Work request:
Each line starting at the one that contains "## cells in" and ending at the one that contains "2_1_floorplan | -240.6" must be returned exactly, and the rest of the listing is left out.

Provided data:
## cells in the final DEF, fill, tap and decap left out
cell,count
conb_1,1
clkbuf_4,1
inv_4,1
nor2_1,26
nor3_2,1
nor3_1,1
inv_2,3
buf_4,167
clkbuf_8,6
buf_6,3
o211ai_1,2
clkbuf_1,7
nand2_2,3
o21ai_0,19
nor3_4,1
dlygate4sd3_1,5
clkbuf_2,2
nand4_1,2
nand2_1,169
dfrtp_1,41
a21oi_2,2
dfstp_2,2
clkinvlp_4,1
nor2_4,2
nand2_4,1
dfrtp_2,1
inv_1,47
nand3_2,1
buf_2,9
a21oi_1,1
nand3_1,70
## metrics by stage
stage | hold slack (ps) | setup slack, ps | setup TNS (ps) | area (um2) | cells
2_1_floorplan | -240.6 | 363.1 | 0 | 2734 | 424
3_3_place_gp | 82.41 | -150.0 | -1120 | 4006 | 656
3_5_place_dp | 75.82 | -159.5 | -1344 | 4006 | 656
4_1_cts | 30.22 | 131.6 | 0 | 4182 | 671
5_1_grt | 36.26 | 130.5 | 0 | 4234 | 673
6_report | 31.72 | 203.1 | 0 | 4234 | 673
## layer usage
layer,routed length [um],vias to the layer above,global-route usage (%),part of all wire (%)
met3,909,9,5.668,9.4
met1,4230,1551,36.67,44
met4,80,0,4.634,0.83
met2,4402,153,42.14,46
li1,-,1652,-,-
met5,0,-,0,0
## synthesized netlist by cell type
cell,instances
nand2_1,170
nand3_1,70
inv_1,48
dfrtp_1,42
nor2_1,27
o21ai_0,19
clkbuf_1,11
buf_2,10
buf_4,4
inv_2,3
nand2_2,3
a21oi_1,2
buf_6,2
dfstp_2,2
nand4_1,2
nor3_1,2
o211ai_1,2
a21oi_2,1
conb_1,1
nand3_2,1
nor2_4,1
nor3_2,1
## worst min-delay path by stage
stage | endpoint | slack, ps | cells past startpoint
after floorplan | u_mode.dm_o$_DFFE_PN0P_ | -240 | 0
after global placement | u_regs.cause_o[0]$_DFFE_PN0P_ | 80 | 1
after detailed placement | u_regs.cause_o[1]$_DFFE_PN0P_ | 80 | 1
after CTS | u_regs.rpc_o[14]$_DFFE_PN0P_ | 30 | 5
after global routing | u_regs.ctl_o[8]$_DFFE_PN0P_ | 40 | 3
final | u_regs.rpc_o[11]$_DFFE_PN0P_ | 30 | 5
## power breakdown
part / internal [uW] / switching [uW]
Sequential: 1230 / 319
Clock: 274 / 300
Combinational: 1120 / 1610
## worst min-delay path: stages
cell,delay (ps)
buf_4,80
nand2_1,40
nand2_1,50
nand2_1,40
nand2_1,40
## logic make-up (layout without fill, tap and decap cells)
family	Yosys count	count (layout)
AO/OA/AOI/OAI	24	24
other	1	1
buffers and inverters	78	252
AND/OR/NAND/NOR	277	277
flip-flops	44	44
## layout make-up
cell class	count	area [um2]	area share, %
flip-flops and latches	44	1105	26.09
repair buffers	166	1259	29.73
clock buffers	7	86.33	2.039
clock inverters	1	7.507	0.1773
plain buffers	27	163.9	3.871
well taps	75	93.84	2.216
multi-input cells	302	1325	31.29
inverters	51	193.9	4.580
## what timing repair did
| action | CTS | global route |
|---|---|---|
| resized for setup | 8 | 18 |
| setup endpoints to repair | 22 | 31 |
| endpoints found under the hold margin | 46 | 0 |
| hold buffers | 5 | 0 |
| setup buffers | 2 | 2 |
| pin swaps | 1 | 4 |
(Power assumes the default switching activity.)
==
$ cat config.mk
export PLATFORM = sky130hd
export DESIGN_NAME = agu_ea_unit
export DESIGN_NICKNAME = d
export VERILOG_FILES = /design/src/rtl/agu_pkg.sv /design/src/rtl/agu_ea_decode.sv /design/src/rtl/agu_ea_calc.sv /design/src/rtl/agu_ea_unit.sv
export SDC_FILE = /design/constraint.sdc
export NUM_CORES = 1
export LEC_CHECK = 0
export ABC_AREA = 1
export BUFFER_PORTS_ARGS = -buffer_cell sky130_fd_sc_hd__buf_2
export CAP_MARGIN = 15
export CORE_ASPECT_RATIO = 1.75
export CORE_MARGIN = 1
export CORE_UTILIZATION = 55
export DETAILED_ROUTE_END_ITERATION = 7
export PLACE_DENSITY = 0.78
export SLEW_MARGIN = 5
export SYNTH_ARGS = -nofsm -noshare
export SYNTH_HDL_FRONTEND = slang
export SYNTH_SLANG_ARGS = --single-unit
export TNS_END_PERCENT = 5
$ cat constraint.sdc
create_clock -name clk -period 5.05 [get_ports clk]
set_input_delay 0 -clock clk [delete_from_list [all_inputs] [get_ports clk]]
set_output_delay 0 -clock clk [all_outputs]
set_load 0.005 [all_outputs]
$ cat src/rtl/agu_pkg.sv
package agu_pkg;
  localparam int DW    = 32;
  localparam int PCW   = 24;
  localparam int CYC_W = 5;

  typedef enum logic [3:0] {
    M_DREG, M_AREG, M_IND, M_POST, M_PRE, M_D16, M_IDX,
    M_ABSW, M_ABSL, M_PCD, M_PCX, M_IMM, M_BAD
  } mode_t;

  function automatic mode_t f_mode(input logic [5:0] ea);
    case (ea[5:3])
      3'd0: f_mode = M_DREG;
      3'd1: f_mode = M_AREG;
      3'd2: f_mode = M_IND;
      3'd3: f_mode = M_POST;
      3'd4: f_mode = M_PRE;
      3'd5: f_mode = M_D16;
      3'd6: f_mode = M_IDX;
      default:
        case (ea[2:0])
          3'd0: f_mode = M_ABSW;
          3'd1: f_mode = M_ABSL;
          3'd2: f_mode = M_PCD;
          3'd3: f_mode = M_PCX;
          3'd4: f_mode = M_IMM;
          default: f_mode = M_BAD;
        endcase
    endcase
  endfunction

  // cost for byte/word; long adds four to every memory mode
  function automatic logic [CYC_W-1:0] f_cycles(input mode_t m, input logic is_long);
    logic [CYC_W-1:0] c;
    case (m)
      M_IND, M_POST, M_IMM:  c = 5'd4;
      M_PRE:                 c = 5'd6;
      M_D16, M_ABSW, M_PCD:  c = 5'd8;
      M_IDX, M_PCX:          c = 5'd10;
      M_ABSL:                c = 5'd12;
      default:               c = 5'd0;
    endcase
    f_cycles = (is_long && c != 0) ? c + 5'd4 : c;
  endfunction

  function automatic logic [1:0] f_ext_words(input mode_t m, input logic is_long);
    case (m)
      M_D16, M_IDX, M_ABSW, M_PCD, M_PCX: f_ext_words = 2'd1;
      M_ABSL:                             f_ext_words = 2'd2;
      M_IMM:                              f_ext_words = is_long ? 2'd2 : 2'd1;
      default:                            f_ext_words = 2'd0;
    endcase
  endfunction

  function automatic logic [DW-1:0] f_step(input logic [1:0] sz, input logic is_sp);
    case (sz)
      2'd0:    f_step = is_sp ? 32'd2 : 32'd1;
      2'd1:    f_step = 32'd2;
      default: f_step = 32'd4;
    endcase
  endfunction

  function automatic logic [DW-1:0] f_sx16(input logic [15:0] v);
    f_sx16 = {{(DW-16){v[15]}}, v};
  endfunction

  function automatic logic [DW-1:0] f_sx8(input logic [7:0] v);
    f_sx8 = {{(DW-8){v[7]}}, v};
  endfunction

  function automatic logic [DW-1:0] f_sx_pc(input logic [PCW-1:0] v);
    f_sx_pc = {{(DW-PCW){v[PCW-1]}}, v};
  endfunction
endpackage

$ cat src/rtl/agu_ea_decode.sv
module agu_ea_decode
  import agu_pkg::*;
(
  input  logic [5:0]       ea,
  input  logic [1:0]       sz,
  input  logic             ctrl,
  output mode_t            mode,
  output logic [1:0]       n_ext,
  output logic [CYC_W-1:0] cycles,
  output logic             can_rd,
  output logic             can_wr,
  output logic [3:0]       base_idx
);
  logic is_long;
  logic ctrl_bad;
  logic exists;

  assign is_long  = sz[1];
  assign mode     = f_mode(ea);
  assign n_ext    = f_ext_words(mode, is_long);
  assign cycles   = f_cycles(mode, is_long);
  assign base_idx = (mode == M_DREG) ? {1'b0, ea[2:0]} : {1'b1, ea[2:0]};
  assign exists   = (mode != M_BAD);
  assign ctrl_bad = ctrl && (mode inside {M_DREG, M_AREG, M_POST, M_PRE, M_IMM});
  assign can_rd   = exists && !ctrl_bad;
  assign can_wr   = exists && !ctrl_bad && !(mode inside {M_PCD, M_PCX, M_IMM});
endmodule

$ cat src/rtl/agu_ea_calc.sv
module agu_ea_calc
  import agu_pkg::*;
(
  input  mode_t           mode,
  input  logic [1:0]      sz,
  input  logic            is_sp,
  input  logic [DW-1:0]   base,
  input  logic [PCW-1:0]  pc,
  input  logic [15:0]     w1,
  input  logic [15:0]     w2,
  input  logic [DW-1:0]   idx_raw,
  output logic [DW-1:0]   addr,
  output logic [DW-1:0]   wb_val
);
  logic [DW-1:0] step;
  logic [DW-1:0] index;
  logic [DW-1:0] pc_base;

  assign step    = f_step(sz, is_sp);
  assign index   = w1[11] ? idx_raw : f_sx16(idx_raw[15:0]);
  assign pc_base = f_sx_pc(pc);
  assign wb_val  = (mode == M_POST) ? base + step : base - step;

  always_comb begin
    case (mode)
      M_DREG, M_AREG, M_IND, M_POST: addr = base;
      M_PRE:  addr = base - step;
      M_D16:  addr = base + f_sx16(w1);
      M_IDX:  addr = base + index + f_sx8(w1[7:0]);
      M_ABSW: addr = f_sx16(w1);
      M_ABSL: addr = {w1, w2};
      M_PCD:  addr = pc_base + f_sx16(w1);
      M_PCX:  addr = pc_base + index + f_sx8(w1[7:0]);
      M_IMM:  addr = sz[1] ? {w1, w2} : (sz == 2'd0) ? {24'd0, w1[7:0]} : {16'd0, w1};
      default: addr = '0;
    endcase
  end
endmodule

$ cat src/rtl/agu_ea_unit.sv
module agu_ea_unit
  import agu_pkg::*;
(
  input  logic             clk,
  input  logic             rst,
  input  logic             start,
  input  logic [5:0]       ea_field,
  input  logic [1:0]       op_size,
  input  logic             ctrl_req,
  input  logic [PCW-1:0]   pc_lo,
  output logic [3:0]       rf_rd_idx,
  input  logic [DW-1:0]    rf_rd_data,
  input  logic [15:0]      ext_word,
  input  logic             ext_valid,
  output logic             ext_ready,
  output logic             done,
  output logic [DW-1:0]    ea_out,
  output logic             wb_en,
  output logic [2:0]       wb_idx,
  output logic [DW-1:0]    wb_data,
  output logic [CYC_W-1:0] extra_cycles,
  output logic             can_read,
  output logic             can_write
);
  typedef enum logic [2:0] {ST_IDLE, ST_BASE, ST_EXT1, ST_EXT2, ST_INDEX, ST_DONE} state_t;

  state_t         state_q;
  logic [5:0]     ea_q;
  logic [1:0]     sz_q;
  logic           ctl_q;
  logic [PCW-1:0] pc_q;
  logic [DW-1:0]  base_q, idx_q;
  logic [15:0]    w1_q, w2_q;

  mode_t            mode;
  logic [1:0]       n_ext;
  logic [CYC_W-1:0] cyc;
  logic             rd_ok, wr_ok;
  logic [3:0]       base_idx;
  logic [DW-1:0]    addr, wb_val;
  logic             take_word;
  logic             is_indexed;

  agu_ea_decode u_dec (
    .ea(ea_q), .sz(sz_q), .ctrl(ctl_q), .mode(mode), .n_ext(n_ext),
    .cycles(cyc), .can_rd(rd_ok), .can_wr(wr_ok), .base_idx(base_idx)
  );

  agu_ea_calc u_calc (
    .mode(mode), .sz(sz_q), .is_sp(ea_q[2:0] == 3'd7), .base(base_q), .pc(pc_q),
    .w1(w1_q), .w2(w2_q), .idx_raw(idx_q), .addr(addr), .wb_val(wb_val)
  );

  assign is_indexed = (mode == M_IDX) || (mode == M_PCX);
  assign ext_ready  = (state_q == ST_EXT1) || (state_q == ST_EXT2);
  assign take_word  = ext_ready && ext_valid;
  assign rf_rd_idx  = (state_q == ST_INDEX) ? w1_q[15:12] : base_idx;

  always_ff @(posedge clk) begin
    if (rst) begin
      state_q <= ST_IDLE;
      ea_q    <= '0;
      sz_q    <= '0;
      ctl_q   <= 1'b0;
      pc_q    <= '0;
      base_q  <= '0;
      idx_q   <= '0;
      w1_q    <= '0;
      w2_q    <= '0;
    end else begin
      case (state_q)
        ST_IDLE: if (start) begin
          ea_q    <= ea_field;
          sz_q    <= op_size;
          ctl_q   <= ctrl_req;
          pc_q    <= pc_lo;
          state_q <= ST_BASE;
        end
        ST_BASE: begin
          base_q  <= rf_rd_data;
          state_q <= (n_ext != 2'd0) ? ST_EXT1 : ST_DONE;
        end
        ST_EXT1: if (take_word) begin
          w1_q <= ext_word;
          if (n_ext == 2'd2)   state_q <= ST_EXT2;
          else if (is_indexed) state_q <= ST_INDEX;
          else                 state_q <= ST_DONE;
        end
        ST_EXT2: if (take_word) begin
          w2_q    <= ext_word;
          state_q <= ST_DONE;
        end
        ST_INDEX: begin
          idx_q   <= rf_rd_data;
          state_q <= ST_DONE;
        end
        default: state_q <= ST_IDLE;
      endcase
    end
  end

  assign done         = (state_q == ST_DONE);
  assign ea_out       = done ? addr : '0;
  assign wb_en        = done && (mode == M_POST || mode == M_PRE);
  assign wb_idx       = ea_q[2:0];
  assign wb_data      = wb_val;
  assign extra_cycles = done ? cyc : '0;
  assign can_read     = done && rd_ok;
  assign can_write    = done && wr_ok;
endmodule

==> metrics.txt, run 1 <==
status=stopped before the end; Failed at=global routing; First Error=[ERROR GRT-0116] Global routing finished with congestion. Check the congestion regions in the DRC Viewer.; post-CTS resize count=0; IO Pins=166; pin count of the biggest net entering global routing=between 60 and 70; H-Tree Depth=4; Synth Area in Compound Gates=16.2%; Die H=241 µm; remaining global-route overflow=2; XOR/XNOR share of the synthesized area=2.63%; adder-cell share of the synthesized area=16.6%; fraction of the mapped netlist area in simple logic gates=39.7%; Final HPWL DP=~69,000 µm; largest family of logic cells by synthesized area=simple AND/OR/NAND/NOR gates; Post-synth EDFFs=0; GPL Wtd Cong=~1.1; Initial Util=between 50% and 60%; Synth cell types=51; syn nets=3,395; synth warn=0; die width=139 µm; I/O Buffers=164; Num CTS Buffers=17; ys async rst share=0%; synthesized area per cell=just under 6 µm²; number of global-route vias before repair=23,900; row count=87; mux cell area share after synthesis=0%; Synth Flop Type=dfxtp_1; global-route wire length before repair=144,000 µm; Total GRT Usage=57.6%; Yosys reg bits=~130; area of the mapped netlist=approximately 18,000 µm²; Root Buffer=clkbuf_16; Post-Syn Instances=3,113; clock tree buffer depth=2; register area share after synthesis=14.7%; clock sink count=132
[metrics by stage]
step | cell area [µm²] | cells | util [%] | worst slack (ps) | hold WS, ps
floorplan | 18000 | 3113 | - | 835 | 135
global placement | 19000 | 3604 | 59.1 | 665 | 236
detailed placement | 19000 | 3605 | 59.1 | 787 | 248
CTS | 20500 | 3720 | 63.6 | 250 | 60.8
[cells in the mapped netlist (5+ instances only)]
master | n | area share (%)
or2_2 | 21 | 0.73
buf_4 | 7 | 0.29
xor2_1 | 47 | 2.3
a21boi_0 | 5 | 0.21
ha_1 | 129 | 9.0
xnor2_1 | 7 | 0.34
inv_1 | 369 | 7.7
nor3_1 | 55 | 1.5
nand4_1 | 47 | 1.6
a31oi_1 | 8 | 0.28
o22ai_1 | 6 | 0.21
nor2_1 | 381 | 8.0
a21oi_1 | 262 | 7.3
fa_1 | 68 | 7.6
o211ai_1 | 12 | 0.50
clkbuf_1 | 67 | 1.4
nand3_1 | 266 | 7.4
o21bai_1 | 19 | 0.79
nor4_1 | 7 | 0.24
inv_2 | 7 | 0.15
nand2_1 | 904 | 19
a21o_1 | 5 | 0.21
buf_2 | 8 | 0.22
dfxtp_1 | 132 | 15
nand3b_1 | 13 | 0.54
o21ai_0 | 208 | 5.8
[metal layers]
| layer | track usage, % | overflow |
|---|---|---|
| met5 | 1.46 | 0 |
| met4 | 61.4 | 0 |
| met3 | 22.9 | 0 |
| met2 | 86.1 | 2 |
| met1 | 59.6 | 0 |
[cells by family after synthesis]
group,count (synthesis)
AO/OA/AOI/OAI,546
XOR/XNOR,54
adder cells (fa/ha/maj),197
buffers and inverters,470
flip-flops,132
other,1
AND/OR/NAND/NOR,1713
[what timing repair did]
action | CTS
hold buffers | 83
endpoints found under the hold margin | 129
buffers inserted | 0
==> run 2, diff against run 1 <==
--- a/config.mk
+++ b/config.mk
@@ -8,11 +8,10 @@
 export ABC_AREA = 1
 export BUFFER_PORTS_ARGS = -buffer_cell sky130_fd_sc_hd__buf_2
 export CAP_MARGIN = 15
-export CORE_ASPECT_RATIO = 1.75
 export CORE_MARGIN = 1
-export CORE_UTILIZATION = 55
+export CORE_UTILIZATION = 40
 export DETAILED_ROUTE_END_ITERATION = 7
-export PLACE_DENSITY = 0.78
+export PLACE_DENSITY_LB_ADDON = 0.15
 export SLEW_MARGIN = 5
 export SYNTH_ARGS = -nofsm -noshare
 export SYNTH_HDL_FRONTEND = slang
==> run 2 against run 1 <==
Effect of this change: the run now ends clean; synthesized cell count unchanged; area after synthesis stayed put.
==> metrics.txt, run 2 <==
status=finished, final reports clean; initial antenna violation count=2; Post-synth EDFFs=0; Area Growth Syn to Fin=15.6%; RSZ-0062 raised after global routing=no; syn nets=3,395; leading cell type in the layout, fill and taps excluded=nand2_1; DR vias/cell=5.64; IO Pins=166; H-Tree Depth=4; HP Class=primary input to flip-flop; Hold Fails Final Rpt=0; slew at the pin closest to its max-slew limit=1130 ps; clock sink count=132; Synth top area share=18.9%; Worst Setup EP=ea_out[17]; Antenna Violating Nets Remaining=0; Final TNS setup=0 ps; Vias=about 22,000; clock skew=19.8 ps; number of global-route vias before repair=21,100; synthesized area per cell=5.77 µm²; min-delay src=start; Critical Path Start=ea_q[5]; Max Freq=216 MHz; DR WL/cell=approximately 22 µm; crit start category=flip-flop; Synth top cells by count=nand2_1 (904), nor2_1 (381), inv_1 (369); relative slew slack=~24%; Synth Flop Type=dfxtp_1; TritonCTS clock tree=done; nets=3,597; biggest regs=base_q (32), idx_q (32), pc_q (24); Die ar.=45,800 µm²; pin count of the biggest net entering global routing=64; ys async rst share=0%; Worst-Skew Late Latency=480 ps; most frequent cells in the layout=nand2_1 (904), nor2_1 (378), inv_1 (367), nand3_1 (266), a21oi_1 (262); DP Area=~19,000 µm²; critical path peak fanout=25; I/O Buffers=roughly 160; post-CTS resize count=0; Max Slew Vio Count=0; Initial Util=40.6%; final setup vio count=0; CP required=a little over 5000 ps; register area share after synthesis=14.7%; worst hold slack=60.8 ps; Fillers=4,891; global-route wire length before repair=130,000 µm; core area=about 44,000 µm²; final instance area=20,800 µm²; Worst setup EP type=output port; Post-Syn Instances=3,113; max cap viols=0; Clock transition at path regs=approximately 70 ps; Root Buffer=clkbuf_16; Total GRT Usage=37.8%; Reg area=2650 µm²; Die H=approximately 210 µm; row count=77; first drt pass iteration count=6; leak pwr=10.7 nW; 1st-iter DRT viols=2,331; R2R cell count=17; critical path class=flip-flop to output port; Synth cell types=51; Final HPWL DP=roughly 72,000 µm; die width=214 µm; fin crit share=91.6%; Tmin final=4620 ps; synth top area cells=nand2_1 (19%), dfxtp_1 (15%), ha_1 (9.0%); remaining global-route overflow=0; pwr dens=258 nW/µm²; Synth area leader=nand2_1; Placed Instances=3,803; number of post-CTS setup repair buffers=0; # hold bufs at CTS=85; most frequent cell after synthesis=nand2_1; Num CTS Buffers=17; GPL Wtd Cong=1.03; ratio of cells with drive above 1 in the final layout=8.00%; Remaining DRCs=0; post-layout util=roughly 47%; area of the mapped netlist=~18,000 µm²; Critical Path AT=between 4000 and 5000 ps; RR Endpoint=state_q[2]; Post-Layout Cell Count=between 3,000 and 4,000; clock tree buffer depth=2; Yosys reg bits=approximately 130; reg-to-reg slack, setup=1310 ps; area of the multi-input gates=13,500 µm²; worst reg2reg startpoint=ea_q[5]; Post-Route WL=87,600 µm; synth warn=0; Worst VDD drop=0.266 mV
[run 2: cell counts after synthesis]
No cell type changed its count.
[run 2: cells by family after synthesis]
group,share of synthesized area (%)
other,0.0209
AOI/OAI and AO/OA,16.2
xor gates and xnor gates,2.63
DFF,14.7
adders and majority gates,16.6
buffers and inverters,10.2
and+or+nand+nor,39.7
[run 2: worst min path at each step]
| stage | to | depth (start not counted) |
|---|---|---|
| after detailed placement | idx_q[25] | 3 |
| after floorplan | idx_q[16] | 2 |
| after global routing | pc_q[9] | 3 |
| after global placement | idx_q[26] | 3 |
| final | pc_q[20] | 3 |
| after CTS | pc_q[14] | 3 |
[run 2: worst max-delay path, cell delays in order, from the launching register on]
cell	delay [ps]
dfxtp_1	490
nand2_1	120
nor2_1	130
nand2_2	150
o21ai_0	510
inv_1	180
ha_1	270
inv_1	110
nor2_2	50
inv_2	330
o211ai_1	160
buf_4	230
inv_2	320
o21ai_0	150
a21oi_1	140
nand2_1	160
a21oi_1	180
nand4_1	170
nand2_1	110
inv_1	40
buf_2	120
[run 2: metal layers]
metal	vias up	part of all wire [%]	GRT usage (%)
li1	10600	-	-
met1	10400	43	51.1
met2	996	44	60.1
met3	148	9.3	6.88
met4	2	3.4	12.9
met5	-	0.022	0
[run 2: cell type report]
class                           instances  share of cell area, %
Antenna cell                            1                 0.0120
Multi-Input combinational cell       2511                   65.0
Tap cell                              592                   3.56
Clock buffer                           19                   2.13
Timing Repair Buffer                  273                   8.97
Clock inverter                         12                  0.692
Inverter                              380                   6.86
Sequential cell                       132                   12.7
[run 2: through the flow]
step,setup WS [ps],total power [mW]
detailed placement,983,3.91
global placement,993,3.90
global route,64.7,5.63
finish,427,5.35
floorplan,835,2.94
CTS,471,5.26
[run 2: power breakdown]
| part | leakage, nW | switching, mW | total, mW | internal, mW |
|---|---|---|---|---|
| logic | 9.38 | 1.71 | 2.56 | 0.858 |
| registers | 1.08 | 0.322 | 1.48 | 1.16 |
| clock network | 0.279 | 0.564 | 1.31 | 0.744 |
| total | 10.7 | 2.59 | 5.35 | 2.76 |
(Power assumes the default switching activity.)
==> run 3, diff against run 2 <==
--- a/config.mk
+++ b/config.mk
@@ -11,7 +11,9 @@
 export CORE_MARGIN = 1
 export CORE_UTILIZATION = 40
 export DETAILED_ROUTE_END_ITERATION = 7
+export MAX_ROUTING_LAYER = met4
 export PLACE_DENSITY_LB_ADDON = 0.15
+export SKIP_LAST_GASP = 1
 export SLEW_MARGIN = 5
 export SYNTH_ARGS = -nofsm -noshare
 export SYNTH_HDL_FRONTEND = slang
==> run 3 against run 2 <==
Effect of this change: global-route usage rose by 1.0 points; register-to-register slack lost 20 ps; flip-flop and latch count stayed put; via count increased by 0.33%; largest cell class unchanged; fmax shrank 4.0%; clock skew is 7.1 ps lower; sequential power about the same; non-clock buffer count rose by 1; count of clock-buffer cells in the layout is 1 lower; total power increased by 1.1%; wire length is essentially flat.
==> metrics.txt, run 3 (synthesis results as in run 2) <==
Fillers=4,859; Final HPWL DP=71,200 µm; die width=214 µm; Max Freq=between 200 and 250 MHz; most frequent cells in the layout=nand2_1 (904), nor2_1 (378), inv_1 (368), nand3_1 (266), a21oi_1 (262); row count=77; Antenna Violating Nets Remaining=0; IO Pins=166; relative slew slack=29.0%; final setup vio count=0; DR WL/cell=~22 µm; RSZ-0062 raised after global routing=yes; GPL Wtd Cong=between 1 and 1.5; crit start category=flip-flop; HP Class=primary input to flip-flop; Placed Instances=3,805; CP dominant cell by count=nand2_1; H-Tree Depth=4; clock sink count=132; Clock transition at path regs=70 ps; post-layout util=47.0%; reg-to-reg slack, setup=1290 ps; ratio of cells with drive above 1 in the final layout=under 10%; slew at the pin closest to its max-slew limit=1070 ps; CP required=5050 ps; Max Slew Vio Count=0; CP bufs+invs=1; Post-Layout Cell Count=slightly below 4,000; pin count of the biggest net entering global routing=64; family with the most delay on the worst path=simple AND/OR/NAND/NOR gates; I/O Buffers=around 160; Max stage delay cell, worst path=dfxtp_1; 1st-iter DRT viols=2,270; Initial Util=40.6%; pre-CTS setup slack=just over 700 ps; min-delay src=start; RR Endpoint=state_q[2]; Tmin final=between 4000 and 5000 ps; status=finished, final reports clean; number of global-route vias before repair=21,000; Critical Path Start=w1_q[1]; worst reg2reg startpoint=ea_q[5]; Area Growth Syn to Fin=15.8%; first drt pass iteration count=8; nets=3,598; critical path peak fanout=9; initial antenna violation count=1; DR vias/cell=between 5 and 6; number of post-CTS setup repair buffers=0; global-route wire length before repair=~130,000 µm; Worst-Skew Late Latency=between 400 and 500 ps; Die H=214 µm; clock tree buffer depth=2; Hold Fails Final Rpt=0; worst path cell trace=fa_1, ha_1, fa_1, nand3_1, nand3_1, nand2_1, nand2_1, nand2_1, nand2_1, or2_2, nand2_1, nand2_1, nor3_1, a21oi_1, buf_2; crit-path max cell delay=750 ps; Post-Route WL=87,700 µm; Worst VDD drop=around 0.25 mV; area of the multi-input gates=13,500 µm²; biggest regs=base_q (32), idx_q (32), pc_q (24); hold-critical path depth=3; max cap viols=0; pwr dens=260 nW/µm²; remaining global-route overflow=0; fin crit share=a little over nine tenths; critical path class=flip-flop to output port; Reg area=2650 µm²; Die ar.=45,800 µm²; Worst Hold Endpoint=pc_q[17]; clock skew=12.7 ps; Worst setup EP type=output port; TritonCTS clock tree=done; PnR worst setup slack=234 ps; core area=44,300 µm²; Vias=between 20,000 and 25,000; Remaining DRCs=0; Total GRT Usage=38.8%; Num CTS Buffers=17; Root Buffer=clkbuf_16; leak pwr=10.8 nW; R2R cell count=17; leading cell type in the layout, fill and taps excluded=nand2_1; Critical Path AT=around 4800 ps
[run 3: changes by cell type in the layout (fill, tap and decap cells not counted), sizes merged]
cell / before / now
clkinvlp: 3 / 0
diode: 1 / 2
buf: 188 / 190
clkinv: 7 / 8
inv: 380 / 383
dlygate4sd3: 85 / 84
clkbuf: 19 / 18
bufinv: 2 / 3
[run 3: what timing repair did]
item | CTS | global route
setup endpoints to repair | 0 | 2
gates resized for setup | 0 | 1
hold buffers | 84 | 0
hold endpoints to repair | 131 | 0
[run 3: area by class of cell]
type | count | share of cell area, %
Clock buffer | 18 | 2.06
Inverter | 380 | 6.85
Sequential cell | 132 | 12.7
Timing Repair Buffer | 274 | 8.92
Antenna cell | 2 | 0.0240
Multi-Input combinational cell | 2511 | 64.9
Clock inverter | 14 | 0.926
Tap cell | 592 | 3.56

Solved problem:
## cells in the final DEF, fill, tap and decap left out
cell,count
conb_1,1
clkbuf_4,1
inv_4,1
nor2_1,26
nor3_2,1
nor3_1,1
inv_2,3
buf_4,167
clkbuf_8,6
buf_6,3
o211ai_1,2
clkbuf_1,7
nand2_2,3
o21ai_0,19
nor3_4,1
dlygate4sd3_1,5
clkbuf_2,2
nand4_1,2
nand2_1,169
dfrtp_1,41
a21oi_2,2
dfstp_2,2
clkinvlp_4,1
nor2_4,2
nand2_4,1
dfrtp_2,1
inv_1,47
nand3_2,1
buf_2,9
a21oi_1,1
nand3_1,70
## metrics by stage
stage | hold slack (ps) | setup slack, ps | setup TNS (ps) | area (um2) | cells
2_1_floorplan | -240.6 | 363.1 | 0 | 2734 | 424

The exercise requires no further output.